* _Exercise requirements_:
The answer must be every line of the records below that contains the word "flip", copied out.

Records from a data source:
○ ○ ○ ○ ○ ○ ○

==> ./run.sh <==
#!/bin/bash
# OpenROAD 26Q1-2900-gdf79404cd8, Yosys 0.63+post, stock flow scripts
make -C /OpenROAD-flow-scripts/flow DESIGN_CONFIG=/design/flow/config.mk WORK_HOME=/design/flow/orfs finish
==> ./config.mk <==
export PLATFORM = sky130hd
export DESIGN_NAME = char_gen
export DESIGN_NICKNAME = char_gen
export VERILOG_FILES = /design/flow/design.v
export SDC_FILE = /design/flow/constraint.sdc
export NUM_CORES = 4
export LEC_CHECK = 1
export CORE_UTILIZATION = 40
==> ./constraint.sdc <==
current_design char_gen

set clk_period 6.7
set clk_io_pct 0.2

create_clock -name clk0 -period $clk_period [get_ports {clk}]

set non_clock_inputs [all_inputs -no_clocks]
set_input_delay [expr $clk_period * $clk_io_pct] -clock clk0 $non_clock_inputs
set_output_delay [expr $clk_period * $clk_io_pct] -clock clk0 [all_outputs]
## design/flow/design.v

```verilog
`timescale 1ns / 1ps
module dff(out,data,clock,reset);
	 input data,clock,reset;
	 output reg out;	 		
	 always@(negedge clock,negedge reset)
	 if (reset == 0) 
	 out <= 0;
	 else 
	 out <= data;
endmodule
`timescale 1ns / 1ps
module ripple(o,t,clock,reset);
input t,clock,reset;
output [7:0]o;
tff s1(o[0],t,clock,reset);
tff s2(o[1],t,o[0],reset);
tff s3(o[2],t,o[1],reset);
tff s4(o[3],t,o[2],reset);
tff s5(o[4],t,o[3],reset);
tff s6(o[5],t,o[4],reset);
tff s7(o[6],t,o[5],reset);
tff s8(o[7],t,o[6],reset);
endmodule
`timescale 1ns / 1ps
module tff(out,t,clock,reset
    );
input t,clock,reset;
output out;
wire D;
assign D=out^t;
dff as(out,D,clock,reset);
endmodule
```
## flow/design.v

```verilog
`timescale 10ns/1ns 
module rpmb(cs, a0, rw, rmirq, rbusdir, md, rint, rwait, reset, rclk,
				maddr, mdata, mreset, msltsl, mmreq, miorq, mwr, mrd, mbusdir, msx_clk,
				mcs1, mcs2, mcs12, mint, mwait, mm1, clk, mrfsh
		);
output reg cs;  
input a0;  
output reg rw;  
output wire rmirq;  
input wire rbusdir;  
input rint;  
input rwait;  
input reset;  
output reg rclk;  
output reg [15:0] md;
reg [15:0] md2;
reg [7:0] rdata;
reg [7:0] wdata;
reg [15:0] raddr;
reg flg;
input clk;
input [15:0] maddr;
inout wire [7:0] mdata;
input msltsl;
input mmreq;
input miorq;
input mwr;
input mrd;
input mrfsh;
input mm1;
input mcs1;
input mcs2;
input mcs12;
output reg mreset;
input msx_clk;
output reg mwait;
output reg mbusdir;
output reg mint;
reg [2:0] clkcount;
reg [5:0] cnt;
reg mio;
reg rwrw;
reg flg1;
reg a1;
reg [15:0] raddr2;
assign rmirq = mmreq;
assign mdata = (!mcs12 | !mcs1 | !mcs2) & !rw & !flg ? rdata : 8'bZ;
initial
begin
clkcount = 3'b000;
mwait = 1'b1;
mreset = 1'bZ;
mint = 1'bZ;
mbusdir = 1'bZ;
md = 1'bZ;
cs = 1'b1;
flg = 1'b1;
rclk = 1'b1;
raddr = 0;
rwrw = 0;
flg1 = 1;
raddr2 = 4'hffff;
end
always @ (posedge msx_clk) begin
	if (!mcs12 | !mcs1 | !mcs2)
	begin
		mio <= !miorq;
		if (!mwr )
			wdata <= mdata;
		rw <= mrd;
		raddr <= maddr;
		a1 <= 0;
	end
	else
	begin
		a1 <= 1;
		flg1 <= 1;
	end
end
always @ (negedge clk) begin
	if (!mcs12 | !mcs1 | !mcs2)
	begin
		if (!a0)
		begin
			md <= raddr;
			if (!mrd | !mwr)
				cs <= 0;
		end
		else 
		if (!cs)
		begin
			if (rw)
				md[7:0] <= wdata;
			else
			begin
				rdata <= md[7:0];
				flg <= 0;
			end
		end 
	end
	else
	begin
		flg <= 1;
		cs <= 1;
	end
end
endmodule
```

○ ○ ○ ○ ○ ○ ○

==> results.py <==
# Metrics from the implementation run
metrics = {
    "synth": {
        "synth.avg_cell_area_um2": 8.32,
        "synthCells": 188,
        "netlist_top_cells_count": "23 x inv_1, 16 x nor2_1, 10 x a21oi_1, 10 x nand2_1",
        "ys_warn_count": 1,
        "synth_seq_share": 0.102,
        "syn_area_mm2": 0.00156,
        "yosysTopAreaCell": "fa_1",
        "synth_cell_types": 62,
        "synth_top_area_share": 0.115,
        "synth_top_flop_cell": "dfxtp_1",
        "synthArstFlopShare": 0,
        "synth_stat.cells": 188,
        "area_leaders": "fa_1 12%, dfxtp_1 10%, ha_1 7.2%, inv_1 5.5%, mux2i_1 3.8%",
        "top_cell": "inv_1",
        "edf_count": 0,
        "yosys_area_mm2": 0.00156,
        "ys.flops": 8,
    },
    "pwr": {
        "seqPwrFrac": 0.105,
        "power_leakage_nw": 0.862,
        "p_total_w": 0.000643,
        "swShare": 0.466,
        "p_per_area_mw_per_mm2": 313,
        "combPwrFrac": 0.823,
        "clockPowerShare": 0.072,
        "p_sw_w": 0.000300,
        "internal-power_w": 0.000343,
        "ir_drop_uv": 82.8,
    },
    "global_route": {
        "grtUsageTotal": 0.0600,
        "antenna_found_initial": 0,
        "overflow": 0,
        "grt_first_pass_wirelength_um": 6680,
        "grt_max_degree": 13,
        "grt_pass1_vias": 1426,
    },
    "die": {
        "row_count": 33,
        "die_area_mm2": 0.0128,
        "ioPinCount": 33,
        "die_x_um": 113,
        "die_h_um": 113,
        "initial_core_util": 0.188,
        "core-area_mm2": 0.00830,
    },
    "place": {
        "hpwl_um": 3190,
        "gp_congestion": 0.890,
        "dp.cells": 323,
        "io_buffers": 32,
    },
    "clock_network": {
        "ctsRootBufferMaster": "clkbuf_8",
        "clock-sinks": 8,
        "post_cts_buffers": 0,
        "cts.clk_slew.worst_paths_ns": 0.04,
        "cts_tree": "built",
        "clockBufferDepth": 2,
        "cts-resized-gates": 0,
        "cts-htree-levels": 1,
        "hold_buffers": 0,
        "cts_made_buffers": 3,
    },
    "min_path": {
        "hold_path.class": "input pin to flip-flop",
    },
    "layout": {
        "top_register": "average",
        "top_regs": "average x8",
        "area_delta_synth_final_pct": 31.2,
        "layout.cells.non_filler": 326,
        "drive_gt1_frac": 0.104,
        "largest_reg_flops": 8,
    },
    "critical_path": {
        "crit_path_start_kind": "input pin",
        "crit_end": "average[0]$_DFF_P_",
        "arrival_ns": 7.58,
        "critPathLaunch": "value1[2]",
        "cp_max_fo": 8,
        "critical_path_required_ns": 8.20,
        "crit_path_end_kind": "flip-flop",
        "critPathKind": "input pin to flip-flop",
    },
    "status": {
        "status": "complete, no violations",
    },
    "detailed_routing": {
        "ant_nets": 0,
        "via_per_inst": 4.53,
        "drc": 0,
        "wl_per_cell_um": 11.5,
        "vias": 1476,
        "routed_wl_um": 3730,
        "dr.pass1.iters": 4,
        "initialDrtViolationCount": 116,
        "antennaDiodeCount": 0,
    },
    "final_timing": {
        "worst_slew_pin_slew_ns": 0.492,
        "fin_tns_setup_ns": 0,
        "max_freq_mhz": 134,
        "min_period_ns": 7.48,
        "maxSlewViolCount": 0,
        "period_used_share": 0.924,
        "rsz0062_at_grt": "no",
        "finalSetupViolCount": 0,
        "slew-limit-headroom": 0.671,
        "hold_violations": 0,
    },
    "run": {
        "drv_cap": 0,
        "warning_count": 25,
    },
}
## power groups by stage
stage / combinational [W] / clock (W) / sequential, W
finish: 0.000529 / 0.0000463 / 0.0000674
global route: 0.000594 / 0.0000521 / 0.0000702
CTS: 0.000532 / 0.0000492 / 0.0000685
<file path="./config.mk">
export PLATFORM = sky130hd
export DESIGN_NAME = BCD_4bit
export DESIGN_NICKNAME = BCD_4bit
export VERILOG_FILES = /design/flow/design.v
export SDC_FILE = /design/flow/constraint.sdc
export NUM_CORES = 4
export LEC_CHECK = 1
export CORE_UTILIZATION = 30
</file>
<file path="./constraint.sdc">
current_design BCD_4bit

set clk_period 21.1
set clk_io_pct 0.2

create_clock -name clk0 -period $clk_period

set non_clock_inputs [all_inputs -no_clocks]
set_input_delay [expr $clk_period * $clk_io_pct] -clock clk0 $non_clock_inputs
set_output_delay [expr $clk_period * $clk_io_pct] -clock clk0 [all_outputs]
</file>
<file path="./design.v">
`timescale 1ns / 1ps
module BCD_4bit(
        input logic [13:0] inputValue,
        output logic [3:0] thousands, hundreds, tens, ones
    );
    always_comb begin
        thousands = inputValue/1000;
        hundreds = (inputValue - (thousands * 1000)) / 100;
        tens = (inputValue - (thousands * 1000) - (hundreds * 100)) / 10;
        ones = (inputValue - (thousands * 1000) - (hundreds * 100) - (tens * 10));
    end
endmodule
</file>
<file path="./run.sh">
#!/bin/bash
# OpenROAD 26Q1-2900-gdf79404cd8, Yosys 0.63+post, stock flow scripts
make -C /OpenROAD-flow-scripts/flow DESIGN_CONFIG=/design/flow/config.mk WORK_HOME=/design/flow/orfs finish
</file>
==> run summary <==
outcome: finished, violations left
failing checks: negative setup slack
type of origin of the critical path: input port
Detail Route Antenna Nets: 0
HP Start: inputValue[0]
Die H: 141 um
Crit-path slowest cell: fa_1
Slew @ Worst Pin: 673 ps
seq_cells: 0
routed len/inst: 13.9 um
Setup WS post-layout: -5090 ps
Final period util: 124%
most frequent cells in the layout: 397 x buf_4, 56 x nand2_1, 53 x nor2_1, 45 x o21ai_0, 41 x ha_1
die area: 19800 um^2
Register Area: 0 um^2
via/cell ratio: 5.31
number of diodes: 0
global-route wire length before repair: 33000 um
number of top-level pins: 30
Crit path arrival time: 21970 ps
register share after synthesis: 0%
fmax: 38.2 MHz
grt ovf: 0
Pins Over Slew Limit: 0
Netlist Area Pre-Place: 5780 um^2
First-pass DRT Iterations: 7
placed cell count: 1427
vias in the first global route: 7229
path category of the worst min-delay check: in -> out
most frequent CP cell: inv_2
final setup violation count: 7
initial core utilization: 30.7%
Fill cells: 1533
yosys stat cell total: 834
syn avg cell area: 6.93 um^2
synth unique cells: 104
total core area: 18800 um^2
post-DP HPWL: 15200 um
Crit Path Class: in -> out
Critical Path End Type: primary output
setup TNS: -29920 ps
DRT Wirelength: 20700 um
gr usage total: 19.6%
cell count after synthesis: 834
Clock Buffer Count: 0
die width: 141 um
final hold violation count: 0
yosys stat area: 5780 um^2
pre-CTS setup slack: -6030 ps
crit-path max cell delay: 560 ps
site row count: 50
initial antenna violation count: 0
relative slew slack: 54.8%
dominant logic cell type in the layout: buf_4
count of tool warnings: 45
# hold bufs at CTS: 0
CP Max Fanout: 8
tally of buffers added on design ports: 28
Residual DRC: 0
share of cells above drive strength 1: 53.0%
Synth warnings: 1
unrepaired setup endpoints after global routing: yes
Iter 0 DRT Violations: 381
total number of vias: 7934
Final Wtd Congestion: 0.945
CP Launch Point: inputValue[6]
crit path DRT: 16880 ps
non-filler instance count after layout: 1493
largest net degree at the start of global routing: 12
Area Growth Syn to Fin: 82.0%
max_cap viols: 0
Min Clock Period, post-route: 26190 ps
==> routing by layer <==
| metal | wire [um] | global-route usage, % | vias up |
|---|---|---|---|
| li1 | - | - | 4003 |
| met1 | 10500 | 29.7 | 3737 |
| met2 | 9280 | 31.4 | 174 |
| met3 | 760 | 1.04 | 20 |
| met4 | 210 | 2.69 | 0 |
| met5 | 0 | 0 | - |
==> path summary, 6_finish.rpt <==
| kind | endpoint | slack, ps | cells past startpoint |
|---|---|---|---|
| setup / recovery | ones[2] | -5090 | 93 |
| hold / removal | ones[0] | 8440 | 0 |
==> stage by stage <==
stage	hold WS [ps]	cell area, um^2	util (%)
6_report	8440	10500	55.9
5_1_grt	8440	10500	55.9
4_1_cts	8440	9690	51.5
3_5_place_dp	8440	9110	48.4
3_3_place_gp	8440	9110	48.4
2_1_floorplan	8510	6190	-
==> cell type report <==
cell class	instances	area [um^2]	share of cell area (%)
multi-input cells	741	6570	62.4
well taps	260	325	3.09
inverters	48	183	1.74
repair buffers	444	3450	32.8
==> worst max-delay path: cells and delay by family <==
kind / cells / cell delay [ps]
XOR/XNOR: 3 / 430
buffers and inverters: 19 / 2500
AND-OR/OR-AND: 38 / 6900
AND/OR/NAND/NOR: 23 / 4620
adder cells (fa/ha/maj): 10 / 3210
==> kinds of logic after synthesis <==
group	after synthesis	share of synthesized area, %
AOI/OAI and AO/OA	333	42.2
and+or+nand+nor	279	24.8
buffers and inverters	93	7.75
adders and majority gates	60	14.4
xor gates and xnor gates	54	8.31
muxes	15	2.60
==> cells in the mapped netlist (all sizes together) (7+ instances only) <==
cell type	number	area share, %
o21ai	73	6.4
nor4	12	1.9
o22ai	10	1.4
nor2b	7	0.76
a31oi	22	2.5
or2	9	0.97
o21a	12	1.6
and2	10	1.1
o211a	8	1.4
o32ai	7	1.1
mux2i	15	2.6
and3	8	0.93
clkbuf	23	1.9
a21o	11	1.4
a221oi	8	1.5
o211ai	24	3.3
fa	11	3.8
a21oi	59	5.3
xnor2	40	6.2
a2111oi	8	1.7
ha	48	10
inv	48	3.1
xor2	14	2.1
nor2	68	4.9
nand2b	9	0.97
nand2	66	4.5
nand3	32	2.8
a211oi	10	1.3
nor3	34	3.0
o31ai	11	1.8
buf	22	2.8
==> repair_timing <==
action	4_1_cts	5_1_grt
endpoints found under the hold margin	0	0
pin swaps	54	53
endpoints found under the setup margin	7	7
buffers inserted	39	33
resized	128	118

○ ○ ○ ○ ○ ○ ○

* _Answer for the task_:
        "hold_path.class": "input pin to flip-flop",
        "crit_path_end_kind": "flip-flop",
        "critPathKind": "input pin to flip-flop",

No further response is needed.